**TASK OBJECTIVE**
Copy each line of the entries below that contains the string "logical".

**INFORMATION**
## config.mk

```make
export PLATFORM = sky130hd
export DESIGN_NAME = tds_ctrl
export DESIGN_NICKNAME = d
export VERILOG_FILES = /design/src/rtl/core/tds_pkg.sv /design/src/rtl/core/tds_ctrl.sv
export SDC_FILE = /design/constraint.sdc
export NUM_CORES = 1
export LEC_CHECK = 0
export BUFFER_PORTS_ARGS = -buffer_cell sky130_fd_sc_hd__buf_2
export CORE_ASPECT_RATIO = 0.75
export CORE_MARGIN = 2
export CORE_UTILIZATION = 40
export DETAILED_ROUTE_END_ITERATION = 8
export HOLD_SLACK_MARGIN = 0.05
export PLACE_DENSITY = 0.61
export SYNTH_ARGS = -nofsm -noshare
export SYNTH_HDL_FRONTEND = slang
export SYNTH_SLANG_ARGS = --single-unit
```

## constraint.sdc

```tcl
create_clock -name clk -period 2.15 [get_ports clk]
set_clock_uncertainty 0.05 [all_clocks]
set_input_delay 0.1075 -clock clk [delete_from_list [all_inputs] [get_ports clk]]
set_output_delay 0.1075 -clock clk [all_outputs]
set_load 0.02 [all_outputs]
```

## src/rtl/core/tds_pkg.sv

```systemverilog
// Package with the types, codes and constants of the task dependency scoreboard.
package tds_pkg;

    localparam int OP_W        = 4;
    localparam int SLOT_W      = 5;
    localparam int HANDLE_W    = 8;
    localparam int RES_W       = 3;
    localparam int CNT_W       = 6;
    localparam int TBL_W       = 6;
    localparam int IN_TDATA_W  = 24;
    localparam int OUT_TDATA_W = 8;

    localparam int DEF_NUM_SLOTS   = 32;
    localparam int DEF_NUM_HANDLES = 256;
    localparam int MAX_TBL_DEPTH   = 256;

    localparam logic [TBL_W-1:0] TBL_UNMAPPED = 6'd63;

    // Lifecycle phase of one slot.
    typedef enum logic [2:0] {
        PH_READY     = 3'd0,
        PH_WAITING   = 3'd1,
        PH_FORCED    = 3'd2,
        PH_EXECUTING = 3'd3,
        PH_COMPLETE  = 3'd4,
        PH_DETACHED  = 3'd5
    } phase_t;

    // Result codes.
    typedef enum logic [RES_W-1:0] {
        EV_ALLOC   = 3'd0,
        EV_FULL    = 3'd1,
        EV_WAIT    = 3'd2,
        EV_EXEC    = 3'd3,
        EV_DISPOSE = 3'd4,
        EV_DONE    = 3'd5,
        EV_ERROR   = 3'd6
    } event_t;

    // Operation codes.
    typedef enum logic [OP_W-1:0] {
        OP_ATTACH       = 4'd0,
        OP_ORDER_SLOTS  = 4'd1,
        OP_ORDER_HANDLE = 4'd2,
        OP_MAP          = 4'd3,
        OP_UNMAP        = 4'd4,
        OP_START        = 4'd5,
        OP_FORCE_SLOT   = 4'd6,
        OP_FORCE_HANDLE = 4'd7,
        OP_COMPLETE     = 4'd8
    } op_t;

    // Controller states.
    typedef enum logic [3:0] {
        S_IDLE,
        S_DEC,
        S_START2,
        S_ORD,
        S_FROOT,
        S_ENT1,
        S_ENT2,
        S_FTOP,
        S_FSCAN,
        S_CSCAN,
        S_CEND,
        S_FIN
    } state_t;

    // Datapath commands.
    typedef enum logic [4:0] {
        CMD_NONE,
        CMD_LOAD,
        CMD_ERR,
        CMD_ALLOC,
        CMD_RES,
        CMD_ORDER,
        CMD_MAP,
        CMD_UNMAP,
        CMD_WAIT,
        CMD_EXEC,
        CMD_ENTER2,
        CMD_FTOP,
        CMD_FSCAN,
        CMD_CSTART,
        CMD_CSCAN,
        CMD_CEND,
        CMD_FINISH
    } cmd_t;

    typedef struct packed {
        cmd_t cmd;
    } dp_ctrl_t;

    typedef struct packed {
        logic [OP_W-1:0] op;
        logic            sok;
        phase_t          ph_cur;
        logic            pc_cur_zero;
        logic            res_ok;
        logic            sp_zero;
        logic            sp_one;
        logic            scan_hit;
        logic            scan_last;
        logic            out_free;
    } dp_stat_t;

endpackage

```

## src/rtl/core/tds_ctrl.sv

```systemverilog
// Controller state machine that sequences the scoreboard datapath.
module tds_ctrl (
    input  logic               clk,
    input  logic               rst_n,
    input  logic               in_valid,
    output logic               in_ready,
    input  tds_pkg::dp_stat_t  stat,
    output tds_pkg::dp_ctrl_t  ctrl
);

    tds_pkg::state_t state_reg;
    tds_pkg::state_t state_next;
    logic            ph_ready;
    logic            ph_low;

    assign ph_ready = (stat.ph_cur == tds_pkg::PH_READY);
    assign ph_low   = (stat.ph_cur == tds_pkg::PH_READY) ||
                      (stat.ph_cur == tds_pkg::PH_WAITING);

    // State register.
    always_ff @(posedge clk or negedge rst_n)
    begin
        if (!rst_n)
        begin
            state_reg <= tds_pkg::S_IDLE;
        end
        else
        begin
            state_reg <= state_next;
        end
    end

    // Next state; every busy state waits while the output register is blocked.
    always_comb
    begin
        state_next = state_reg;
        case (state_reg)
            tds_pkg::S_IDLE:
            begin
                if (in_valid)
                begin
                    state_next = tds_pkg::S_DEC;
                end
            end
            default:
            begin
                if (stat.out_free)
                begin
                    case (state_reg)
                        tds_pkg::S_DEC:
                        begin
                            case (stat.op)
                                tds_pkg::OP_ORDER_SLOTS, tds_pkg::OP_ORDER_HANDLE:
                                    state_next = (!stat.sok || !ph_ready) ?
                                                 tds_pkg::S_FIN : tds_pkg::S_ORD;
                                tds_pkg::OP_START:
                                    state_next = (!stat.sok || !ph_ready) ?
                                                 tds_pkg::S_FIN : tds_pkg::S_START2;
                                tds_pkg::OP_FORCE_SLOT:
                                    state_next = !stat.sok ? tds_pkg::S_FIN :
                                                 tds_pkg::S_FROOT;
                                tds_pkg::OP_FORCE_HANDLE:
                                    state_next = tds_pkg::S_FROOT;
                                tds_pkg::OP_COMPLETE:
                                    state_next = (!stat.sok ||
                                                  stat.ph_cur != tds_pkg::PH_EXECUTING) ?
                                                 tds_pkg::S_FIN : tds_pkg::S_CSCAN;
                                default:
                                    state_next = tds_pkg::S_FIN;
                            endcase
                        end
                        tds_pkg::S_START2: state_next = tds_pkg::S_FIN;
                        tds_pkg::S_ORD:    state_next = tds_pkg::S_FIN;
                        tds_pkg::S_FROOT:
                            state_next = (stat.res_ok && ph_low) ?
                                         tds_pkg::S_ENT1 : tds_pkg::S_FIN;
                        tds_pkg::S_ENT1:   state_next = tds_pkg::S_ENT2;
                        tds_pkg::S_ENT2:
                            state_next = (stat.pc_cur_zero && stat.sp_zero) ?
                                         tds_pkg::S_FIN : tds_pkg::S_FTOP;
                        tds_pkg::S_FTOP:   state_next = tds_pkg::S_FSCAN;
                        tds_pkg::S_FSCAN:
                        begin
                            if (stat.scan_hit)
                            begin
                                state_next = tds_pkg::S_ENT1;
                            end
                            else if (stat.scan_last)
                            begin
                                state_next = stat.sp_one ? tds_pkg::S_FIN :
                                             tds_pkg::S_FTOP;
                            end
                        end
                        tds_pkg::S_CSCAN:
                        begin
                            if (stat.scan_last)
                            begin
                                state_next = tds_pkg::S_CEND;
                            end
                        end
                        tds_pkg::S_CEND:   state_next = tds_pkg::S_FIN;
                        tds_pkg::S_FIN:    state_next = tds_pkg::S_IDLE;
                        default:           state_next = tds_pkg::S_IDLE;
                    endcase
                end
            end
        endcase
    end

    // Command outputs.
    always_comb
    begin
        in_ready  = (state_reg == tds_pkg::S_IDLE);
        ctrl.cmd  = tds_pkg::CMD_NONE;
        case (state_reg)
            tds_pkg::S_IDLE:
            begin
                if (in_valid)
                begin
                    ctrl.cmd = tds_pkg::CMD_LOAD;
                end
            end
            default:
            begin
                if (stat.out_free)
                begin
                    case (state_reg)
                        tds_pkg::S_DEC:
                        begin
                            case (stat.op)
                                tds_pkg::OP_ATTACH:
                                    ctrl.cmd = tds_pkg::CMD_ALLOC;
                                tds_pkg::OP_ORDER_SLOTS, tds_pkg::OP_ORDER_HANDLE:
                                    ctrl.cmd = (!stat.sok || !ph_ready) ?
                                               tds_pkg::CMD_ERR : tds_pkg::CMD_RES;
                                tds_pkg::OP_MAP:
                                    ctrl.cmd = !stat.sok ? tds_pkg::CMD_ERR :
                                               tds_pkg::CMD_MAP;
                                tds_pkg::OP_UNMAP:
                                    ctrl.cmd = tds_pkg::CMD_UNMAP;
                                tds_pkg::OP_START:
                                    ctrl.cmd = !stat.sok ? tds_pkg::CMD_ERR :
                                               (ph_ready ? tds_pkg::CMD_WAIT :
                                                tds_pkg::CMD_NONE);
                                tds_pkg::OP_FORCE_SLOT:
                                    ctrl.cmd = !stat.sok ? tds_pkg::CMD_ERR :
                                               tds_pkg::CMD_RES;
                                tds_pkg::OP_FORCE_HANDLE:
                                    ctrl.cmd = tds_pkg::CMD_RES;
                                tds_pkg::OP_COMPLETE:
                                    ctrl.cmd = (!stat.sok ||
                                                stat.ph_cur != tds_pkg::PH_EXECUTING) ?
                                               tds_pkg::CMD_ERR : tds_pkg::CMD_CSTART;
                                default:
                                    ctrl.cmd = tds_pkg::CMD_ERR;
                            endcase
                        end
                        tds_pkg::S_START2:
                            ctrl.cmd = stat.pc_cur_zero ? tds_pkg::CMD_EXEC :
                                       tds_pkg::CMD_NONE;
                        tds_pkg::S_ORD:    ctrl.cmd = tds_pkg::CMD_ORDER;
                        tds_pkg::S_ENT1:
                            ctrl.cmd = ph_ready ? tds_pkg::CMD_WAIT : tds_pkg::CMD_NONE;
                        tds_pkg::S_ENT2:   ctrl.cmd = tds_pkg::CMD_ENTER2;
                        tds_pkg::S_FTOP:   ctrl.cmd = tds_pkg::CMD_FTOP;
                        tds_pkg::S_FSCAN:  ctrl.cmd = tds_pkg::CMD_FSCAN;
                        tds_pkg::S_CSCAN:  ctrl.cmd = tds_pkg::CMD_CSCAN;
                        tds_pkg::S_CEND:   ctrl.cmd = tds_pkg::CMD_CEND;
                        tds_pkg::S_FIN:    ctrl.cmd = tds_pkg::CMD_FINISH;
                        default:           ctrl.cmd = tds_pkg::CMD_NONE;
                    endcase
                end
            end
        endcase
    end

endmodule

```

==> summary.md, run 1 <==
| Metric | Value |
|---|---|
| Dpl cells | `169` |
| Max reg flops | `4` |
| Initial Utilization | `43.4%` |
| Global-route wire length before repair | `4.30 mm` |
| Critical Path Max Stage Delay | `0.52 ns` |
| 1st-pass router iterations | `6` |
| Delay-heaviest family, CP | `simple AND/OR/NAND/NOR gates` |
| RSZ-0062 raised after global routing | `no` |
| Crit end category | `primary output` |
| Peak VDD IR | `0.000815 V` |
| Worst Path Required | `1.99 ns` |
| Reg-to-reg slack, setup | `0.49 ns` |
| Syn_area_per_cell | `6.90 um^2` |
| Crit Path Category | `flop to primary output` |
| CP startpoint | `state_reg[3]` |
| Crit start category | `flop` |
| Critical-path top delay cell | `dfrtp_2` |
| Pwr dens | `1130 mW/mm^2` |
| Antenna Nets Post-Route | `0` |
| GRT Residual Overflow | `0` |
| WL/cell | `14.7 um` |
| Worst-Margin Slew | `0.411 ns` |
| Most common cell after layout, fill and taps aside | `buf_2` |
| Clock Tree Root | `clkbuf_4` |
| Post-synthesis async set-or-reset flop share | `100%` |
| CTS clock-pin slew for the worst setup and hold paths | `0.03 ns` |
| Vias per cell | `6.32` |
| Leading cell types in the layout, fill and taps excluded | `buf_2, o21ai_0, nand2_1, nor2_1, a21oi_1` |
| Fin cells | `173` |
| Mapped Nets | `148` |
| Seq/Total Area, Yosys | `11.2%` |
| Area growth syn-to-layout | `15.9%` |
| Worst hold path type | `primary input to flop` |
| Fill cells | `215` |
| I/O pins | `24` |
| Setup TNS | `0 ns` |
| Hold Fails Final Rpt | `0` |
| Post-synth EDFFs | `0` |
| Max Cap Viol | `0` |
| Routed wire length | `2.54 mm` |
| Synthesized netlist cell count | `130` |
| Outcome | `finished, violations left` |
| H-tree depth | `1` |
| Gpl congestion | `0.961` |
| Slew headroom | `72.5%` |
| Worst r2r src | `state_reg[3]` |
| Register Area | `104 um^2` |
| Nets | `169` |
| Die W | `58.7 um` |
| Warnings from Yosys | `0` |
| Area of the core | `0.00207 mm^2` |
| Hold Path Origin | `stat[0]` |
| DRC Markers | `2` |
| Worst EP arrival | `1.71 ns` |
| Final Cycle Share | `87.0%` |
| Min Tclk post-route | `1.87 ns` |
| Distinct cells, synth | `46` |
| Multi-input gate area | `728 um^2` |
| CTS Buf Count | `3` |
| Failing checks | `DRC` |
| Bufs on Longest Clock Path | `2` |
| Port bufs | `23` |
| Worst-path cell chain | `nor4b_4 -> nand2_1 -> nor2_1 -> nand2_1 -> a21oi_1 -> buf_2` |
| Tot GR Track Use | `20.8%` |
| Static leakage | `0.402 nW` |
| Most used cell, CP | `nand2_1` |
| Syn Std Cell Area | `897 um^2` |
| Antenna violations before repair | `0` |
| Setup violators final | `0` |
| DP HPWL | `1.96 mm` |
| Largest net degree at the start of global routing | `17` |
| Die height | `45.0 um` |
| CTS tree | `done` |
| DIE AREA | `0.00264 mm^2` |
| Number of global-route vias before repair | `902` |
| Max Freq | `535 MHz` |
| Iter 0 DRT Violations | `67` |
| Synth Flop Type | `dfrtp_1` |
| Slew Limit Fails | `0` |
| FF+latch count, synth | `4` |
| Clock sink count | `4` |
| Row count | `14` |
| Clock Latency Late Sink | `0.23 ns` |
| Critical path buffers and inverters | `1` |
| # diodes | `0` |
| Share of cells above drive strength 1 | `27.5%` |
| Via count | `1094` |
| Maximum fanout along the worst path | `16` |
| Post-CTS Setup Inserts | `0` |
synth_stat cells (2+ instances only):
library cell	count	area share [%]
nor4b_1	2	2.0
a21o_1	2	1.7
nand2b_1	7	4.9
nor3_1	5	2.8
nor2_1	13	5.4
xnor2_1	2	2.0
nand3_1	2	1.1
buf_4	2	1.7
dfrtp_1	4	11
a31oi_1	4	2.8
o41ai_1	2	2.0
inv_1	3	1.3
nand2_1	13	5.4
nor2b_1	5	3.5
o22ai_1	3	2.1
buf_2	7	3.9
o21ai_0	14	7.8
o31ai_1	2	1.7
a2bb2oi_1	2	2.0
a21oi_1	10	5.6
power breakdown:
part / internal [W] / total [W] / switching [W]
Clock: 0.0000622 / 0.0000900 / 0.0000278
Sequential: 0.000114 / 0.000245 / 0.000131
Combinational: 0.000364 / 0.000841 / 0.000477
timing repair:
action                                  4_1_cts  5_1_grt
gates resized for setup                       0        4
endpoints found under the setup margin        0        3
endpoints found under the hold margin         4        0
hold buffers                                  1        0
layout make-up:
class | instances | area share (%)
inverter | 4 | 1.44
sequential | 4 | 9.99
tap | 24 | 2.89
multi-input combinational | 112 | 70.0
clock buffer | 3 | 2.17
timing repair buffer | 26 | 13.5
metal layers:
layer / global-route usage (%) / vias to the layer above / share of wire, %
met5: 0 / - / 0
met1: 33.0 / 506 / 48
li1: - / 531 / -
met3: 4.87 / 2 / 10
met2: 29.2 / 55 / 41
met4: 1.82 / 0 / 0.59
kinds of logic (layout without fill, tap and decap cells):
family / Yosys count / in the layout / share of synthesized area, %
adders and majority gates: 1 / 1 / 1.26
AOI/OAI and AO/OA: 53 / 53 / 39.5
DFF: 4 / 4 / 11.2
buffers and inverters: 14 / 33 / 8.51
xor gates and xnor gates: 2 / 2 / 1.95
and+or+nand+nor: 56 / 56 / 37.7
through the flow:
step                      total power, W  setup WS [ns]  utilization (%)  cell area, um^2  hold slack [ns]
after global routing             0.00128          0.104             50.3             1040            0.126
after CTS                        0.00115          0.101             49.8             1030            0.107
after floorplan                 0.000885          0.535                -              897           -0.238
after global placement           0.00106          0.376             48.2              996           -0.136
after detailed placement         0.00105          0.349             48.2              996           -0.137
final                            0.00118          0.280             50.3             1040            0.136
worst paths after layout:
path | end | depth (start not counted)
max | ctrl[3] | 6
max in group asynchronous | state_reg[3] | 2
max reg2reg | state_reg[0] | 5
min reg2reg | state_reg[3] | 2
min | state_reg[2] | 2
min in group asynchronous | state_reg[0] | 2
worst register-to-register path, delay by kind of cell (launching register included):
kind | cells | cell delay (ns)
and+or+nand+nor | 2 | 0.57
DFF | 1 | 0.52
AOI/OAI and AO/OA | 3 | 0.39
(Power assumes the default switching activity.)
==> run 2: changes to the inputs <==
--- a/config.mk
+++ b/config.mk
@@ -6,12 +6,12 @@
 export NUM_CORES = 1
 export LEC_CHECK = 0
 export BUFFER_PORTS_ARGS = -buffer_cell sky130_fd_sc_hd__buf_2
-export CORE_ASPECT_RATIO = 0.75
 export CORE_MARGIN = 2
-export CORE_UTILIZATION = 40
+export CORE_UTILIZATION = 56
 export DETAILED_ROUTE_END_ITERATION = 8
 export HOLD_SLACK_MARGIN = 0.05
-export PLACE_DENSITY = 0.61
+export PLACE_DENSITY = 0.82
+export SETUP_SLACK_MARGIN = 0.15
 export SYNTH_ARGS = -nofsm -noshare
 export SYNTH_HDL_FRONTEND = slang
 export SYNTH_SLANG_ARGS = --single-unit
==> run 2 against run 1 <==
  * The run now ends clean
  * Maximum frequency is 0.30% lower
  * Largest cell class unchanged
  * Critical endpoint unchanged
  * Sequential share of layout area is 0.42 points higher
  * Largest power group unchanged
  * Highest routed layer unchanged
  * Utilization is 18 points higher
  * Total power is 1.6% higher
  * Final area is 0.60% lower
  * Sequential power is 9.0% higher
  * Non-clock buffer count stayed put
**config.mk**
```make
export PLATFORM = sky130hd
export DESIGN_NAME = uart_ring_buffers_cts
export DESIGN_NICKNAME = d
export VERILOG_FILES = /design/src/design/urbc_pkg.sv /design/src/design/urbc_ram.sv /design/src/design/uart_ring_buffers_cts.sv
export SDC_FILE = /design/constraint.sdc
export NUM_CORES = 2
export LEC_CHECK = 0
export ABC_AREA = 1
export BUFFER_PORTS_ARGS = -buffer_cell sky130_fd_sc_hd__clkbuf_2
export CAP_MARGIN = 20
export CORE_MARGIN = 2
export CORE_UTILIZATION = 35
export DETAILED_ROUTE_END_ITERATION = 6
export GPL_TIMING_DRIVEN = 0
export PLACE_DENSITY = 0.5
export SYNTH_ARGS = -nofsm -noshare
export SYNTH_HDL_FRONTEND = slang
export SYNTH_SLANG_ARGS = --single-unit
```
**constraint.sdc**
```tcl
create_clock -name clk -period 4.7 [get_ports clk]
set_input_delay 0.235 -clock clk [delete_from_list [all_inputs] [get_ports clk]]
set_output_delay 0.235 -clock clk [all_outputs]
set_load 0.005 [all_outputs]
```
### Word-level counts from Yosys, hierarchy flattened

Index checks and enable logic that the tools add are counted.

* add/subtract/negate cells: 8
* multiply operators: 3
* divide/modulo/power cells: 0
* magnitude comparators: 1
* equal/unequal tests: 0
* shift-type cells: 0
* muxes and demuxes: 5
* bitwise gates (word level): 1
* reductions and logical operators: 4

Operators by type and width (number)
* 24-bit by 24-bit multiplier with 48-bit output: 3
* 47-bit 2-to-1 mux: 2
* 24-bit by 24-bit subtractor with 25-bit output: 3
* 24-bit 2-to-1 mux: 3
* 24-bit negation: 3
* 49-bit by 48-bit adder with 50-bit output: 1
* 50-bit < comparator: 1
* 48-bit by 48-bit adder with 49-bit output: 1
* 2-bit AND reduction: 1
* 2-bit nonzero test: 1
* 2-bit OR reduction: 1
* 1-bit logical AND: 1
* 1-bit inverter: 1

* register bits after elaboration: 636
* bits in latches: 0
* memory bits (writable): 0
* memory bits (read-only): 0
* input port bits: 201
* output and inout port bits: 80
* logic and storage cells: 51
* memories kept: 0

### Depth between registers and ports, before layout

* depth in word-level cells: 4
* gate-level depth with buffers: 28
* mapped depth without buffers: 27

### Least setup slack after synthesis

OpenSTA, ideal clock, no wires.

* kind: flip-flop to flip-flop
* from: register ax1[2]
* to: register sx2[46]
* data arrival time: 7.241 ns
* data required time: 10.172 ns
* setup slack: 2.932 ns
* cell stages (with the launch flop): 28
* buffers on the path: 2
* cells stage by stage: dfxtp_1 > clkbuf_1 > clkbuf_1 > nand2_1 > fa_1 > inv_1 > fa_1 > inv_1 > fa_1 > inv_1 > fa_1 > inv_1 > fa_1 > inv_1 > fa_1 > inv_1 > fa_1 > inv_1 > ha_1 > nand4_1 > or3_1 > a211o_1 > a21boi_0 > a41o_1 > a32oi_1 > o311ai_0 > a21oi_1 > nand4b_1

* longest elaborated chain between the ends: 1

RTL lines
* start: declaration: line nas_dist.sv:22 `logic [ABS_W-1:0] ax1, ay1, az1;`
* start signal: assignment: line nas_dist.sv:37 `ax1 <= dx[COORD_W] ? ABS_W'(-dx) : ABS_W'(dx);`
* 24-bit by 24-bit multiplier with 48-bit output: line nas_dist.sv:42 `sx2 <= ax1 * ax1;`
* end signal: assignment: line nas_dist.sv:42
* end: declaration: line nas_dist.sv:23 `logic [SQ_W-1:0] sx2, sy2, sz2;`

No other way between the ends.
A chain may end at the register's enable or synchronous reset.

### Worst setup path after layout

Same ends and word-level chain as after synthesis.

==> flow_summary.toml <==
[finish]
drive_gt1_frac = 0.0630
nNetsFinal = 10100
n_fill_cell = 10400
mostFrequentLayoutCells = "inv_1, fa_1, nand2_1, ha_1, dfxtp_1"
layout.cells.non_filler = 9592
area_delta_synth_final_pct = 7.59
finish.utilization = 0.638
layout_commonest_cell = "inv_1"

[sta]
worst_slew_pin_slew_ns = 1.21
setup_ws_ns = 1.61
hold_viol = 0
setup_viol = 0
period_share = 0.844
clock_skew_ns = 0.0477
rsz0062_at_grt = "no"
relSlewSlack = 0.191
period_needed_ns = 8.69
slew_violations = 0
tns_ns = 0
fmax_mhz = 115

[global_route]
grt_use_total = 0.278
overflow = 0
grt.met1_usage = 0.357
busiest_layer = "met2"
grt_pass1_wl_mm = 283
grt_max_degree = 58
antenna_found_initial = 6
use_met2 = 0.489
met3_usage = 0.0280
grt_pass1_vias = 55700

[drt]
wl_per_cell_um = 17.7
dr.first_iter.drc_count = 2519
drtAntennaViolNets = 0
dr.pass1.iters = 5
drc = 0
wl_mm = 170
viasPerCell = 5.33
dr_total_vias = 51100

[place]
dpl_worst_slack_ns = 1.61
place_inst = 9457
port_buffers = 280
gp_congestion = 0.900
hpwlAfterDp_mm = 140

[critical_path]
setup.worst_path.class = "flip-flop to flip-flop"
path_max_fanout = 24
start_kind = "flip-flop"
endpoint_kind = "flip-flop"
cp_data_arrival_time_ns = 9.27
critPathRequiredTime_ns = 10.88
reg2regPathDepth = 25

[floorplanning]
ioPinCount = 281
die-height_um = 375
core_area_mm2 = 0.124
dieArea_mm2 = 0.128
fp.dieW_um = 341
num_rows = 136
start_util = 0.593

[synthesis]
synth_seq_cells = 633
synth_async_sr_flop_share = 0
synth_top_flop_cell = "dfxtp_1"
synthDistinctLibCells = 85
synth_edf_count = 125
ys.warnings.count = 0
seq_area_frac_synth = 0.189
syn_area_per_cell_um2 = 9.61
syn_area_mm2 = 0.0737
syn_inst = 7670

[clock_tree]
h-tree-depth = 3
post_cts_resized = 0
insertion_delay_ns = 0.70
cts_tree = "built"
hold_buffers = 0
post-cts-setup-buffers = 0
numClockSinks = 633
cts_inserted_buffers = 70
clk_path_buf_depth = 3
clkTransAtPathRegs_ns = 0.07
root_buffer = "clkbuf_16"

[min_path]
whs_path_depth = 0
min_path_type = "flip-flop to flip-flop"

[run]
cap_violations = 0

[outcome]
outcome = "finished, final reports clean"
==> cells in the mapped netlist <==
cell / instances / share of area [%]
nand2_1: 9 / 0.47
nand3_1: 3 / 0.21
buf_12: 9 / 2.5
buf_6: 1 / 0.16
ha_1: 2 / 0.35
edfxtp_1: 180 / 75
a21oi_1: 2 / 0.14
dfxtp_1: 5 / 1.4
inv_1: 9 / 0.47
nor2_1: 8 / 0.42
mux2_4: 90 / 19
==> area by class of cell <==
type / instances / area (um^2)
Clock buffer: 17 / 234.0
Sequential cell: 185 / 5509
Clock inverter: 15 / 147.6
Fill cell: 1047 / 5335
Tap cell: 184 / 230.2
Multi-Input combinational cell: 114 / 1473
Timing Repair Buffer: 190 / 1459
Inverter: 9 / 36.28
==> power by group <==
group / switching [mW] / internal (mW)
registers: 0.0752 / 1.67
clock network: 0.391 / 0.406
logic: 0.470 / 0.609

**EXERCISE RESULT**
* reductions and logical operators: 4
* 1-bit logical AND: 1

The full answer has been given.